Collection entries
Start of Block

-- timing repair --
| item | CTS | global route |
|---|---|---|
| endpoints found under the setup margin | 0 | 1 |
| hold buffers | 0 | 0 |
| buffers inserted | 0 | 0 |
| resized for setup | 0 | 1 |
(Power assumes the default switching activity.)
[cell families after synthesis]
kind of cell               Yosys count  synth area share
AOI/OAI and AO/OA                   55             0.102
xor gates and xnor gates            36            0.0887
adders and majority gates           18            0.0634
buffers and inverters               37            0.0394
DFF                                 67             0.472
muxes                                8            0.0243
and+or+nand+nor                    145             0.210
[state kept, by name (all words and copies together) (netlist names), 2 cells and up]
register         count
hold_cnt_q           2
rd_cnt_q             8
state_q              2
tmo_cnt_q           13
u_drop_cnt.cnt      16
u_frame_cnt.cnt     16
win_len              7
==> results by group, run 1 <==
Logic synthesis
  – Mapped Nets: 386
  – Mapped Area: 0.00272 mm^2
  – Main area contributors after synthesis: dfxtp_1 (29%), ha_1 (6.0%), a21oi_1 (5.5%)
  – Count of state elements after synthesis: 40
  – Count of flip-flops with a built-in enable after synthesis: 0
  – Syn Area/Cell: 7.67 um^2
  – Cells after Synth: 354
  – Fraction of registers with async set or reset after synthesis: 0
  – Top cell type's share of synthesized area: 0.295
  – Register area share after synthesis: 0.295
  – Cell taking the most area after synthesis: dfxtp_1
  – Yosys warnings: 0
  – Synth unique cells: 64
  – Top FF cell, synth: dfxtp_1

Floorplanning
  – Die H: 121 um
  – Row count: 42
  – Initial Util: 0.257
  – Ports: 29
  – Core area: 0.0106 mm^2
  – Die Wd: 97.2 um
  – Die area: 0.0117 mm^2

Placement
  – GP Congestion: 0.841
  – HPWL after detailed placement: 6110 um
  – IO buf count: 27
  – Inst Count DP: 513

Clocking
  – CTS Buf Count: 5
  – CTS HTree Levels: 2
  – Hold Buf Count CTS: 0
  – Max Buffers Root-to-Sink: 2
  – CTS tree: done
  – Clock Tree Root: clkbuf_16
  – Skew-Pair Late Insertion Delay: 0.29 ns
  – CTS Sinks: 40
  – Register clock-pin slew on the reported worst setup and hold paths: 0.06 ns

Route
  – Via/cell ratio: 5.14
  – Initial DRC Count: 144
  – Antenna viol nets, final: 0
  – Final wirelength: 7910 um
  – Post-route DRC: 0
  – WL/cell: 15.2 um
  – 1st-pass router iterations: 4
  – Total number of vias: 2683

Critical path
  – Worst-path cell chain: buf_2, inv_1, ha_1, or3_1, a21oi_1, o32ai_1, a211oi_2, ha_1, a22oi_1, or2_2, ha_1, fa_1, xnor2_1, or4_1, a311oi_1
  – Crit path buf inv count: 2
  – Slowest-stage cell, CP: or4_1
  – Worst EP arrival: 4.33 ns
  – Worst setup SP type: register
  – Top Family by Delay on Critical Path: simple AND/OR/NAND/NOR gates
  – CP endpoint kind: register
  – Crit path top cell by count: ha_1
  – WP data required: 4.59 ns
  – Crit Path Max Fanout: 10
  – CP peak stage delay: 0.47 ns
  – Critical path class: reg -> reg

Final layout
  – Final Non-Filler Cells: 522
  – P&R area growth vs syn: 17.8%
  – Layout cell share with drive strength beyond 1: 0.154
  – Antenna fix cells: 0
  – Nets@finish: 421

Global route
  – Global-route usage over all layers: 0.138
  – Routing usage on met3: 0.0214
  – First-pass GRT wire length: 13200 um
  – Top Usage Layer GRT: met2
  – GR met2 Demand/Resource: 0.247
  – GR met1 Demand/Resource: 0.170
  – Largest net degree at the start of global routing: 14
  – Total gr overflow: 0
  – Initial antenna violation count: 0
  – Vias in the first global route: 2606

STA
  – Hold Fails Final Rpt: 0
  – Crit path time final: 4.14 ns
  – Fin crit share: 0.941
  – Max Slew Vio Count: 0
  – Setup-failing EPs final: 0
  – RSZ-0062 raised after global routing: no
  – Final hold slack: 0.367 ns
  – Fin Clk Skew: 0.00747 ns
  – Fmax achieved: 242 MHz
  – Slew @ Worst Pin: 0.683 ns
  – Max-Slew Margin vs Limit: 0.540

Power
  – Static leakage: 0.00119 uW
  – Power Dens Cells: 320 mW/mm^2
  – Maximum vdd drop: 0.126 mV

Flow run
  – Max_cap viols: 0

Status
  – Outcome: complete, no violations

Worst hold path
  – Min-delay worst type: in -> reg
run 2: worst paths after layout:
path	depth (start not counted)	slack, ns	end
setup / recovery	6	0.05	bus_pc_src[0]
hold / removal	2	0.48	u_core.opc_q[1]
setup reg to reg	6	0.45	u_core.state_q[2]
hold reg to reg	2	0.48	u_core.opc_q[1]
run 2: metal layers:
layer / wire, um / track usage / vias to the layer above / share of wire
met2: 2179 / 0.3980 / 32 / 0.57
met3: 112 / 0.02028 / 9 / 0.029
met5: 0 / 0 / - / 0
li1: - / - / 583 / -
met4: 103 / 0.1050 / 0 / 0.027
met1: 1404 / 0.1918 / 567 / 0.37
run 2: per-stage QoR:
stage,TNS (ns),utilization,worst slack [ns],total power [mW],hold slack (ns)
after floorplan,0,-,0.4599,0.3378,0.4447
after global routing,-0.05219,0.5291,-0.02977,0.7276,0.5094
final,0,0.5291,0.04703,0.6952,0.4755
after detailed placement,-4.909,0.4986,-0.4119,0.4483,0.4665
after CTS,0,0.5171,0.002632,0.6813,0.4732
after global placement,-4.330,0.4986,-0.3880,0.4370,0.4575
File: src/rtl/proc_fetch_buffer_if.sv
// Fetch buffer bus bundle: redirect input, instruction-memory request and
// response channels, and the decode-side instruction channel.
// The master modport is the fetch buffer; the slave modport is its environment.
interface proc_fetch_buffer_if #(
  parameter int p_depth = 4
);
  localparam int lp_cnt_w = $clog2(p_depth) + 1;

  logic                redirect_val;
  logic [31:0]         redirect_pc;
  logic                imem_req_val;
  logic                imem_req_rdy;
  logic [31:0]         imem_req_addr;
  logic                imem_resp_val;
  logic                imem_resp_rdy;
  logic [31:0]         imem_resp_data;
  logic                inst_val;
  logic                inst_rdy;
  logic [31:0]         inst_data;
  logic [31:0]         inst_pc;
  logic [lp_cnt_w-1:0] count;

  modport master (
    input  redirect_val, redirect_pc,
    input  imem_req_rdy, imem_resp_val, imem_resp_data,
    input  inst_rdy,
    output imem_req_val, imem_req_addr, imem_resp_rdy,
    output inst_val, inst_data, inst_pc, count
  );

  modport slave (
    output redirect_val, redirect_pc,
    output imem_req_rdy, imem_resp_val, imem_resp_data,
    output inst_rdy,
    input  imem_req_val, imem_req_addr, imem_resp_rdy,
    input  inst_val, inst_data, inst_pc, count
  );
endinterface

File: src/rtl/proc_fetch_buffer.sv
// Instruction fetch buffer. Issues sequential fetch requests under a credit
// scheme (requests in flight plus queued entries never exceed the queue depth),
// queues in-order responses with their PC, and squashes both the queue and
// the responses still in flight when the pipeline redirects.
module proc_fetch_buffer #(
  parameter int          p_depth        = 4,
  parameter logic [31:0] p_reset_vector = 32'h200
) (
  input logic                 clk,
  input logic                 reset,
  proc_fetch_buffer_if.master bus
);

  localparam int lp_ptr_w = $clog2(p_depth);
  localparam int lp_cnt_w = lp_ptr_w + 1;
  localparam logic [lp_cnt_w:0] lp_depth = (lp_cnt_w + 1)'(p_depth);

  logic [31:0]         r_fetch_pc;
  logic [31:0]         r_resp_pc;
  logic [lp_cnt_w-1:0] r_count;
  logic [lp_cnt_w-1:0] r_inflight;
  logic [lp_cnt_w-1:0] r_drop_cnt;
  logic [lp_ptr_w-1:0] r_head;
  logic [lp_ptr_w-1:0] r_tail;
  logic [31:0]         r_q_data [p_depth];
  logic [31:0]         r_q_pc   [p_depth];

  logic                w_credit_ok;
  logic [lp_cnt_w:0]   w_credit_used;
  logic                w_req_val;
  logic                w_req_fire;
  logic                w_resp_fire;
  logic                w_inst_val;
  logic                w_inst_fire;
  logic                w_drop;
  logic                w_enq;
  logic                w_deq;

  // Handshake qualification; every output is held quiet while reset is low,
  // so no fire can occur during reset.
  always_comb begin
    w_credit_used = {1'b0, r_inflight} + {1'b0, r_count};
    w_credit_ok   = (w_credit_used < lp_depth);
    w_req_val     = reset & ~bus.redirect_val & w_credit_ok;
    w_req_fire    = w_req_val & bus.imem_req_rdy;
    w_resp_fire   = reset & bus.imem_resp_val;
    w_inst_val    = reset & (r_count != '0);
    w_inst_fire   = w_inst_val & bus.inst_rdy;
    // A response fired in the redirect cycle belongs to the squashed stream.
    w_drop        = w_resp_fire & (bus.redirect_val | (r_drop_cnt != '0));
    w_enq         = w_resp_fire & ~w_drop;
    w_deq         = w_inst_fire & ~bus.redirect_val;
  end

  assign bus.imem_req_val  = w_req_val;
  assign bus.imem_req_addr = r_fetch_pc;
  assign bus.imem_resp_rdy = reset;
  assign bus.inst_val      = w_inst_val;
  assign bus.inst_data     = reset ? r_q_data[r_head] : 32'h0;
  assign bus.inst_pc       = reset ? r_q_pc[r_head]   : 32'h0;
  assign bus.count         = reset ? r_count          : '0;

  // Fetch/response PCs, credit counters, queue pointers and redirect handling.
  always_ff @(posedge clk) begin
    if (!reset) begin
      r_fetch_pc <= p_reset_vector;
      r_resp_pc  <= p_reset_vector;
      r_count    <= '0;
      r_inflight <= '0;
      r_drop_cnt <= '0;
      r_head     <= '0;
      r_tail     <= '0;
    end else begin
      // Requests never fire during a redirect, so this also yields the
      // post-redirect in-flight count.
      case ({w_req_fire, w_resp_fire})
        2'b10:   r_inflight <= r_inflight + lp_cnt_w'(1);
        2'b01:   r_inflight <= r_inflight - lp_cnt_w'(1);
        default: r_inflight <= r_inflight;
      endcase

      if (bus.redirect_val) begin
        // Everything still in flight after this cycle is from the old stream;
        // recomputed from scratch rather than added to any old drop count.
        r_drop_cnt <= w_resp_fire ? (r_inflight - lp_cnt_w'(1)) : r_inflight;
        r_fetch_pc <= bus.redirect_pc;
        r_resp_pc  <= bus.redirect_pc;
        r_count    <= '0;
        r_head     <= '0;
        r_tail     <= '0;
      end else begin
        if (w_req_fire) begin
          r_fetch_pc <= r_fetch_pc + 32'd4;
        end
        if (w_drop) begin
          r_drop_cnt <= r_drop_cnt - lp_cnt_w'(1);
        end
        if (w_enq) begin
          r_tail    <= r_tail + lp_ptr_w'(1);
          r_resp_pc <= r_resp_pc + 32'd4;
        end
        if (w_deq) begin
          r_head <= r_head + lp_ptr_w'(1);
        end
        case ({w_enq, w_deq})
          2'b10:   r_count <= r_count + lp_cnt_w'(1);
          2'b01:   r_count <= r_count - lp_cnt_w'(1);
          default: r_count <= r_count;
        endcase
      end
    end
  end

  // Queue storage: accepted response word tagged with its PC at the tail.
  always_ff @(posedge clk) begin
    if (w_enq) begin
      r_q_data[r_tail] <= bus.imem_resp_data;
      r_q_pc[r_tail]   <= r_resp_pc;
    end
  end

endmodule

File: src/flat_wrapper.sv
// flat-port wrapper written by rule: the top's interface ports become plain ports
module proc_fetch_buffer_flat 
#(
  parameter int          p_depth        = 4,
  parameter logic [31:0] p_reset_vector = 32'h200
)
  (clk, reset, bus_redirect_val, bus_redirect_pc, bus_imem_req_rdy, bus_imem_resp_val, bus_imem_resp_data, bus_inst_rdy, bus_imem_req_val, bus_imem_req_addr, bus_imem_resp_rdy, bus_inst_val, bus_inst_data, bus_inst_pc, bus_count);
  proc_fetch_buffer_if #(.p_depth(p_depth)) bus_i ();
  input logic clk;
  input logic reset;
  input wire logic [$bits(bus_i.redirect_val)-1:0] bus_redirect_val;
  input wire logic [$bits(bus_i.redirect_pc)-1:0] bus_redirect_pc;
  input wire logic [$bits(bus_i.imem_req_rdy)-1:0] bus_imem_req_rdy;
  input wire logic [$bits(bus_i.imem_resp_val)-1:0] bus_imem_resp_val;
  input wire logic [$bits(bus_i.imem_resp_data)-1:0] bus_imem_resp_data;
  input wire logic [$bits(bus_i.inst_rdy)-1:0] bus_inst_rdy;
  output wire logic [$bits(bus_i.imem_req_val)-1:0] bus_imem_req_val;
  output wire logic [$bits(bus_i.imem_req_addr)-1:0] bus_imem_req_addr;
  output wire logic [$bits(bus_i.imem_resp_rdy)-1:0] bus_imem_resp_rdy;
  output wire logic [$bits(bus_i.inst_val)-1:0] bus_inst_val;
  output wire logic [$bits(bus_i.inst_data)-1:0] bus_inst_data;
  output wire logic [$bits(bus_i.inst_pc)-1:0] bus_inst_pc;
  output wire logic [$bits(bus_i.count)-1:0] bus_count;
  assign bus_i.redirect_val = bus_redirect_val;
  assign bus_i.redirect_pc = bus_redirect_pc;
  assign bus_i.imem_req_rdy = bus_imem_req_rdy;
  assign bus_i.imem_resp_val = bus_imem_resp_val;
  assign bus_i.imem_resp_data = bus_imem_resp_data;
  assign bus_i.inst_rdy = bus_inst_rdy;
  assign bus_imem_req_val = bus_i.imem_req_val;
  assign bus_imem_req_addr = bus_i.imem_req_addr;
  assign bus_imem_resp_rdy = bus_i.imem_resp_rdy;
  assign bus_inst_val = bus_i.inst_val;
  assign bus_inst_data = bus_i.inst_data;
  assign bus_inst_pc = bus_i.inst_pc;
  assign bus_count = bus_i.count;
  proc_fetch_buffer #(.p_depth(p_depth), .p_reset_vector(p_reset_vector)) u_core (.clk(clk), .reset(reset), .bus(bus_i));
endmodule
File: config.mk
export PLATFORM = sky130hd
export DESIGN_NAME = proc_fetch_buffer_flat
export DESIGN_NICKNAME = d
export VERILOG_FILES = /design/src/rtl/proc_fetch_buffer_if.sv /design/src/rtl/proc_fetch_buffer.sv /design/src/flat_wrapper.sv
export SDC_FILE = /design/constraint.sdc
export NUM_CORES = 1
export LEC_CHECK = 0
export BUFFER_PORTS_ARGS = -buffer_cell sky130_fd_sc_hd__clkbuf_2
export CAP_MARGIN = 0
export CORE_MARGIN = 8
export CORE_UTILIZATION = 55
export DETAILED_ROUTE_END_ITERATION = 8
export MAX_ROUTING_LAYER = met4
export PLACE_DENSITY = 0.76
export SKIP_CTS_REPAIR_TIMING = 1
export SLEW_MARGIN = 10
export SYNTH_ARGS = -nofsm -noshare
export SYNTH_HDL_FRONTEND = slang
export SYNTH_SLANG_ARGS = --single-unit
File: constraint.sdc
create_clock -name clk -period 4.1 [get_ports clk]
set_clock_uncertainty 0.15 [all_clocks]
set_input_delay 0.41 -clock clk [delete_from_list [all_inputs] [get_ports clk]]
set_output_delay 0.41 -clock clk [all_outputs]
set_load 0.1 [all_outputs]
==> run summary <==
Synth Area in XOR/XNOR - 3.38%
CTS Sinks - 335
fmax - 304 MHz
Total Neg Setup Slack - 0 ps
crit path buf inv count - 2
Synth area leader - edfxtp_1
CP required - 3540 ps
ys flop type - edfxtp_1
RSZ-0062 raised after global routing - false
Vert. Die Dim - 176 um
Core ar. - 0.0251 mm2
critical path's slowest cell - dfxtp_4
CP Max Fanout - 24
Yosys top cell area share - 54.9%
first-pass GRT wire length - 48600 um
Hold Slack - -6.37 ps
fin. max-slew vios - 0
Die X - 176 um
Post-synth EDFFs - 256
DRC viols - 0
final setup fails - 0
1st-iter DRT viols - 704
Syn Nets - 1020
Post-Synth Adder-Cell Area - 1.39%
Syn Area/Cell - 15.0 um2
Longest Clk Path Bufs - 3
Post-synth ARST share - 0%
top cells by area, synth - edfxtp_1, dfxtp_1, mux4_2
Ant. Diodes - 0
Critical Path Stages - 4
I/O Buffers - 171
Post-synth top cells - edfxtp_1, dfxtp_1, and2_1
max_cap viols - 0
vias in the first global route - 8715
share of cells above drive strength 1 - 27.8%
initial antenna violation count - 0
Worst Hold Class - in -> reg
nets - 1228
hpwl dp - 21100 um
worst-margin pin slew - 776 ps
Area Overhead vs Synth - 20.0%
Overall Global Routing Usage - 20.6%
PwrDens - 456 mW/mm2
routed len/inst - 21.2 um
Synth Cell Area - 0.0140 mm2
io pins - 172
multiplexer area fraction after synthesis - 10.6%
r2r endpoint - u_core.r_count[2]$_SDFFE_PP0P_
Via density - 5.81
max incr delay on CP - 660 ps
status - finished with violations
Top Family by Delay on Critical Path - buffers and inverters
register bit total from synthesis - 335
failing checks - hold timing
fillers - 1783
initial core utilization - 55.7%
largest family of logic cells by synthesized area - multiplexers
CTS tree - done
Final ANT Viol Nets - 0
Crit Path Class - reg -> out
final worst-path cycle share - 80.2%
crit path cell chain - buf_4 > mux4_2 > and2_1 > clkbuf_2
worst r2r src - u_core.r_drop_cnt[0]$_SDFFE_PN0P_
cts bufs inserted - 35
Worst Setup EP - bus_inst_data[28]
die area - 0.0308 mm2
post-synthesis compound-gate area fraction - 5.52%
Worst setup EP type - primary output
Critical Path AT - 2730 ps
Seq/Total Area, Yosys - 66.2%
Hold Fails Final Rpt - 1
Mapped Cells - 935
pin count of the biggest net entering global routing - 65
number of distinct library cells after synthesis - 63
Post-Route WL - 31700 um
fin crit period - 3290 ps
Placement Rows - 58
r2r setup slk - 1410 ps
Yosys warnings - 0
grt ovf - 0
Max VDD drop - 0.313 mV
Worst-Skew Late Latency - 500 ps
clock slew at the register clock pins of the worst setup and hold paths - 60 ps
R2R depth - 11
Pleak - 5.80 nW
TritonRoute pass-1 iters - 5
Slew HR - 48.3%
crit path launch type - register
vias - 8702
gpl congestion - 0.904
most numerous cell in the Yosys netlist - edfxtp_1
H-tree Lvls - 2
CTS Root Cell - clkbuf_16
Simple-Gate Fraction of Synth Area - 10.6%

End of Block
Start of Block

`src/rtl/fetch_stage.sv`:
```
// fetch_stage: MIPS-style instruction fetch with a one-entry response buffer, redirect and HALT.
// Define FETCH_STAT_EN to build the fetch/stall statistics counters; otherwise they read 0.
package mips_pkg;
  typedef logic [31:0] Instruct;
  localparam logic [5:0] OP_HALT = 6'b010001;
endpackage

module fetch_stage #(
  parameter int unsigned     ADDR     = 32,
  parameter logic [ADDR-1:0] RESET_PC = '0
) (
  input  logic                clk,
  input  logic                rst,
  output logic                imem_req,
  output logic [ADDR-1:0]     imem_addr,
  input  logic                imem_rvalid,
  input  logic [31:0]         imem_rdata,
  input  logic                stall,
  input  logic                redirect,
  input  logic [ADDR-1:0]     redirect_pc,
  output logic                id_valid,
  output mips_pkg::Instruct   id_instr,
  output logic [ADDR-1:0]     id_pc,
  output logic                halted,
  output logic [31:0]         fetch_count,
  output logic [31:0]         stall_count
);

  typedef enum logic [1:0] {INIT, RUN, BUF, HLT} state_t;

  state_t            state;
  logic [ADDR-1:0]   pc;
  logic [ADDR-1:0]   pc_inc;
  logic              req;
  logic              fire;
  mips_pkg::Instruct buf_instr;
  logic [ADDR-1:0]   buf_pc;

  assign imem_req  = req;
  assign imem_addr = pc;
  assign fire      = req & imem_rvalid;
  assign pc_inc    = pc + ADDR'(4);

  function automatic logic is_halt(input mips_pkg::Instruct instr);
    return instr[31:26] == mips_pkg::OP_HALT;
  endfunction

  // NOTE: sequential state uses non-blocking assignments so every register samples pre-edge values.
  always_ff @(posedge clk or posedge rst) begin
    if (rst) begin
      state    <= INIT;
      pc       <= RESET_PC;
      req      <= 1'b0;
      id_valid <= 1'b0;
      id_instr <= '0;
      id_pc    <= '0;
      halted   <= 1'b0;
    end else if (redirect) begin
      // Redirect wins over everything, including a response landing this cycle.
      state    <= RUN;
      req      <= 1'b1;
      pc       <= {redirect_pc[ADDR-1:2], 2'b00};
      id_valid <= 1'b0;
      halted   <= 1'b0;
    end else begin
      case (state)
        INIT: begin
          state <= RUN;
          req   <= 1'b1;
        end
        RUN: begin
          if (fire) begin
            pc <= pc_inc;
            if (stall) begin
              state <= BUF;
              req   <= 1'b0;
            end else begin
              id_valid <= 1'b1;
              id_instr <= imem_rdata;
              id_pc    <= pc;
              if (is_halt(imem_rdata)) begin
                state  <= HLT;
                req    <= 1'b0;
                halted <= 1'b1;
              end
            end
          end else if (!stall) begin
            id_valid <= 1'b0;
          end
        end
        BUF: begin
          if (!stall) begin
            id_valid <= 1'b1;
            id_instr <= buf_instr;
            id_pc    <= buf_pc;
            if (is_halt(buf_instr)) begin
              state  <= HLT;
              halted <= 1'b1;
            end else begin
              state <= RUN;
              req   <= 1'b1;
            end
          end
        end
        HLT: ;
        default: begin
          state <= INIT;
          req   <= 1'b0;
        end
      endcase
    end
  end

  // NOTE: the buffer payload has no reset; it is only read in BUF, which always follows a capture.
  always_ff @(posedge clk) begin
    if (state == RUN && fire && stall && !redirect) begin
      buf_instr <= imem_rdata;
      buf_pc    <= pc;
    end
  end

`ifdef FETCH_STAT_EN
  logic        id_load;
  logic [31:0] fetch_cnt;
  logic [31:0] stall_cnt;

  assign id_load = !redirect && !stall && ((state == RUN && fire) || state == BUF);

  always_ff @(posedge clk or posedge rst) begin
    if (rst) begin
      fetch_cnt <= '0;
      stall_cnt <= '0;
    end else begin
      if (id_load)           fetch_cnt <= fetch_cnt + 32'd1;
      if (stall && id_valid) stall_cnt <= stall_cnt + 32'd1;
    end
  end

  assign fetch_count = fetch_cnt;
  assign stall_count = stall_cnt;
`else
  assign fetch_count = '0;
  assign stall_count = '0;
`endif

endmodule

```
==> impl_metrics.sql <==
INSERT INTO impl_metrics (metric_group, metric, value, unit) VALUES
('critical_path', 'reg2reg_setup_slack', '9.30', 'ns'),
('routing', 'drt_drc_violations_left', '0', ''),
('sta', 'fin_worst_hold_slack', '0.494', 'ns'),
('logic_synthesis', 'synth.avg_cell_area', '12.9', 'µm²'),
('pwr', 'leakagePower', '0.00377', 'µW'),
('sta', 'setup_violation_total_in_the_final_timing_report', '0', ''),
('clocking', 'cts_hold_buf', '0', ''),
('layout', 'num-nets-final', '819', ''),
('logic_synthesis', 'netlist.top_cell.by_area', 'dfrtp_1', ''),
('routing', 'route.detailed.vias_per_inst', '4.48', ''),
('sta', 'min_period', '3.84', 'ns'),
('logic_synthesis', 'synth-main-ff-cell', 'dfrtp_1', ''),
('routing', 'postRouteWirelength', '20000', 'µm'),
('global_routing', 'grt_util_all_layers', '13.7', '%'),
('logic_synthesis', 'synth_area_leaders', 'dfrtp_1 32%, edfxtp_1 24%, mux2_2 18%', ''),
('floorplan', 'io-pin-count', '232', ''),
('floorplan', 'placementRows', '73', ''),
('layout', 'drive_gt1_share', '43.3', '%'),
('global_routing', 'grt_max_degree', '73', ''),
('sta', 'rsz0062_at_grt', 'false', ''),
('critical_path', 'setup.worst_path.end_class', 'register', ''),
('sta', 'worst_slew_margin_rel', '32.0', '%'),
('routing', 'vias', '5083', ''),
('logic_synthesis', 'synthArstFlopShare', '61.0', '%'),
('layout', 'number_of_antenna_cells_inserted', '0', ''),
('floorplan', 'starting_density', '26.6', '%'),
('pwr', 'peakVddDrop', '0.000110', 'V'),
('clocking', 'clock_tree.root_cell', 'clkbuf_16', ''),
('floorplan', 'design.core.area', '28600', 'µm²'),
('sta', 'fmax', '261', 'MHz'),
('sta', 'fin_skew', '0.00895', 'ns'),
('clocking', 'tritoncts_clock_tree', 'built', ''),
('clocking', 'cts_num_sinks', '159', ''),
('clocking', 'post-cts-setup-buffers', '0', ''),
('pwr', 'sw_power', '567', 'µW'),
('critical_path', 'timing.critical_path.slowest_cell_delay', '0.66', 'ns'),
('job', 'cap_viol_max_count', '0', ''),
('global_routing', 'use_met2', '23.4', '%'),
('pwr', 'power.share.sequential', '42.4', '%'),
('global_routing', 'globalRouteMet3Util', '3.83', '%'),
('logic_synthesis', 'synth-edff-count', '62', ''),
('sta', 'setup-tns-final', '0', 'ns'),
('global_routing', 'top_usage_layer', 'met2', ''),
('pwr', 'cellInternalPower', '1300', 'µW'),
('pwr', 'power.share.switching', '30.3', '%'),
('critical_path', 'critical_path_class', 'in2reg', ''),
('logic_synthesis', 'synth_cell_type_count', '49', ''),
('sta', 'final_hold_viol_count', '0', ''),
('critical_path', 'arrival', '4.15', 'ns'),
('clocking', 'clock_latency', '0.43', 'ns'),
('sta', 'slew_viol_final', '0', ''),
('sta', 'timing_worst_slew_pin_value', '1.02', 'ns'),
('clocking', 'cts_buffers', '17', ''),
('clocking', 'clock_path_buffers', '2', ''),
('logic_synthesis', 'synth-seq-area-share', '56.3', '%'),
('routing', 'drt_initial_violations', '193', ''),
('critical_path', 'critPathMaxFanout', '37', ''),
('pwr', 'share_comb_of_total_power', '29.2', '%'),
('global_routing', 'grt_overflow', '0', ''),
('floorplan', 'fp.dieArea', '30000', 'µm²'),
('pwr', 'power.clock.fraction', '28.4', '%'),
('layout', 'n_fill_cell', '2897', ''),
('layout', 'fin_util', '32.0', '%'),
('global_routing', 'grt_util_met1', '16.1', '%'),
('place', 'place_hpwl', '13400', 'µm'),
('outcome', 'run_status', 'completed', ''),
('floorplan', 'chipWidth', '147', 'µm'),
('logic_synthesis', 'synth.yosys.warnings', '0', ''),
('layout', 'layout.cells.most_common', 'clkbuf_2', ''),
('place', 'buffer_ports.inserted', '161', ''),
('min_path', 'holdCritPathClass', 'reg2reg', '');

End of Block

▶ Work to be completed
Looking back over the data above, restate word for word the lines that begin at the line with "Count CTS: 0" and end at the line with "gr overflow: 0", inclusive.

▶ Written answer
  – Hold Buf Count CTS: 0
  – Max Buffers Root-to-Sink: 2
  – CTS tree: done
  – Clock Tree Root: clkbuf_16
  – Skew-Pair Late Insertion Delay: 0.29 ns
  – CTS Sinks: 40
  – Register clock-pin slew on the reported worst setup and hold paths: 0.06 ns

Route
  – Via/cell ratio: 5.14
  – Initial DRC Count: 144
  – Antenna viol nets, final: 0
  – Final wirelength: 7910 um
  – Post-route DRC: 0
  – WL/cell: 15.2 um
  – 1st-pass router iterations: 4
  – Total number of vias: 2683

Critical path
  – Worst-path cell chain: buf_2, inv_1, ha_1, or3_1, a21oi_1, o32ai_1, a211oi_2, ha_1, a22oi_1, or2_2, ha_1, fa_1, xnor2_1, or4_1, a311oi_1
  – Crit path buf inv count: 2
  – Slowest-stage cell, CP: or4_1
  – Worst EP arrival: 4.33 ns
  – Worst setup SP type: register
  – Top Family by Delay on Critical Path: simple AND/OR/NAND/NOR gates
  – CP endpoint kind: register
  – Crit path top cell by count: ha_1
  – WP data required: 4.59 ns
  – Crit Path Max Fanout: 10
  – CP peak stage delay: 0.47 ns
  – Critical path class: reg -> reg

Final layout
  – Final Non-Filler Cells: 522
  – P&R area growth vs syn: 17.8%
  – Layout cell share with drive strength beyond 1: 0.154
  – Antenna fix cells: 0
  – Nets@finish: 421

Global route
  – Global-route usage over all layers: 0.138
  – Routing usage on met3: 0.0214
  – First-pass GRT wire length: 13200 um
  – Top Usage Layer GRT: met2
  – GR met2 Demand/Resource: 0.247
  – GR met1 Demand/Resource: 0.170
  – Largest net degree at the start of global routing: 14
  – Total gr overflow: 0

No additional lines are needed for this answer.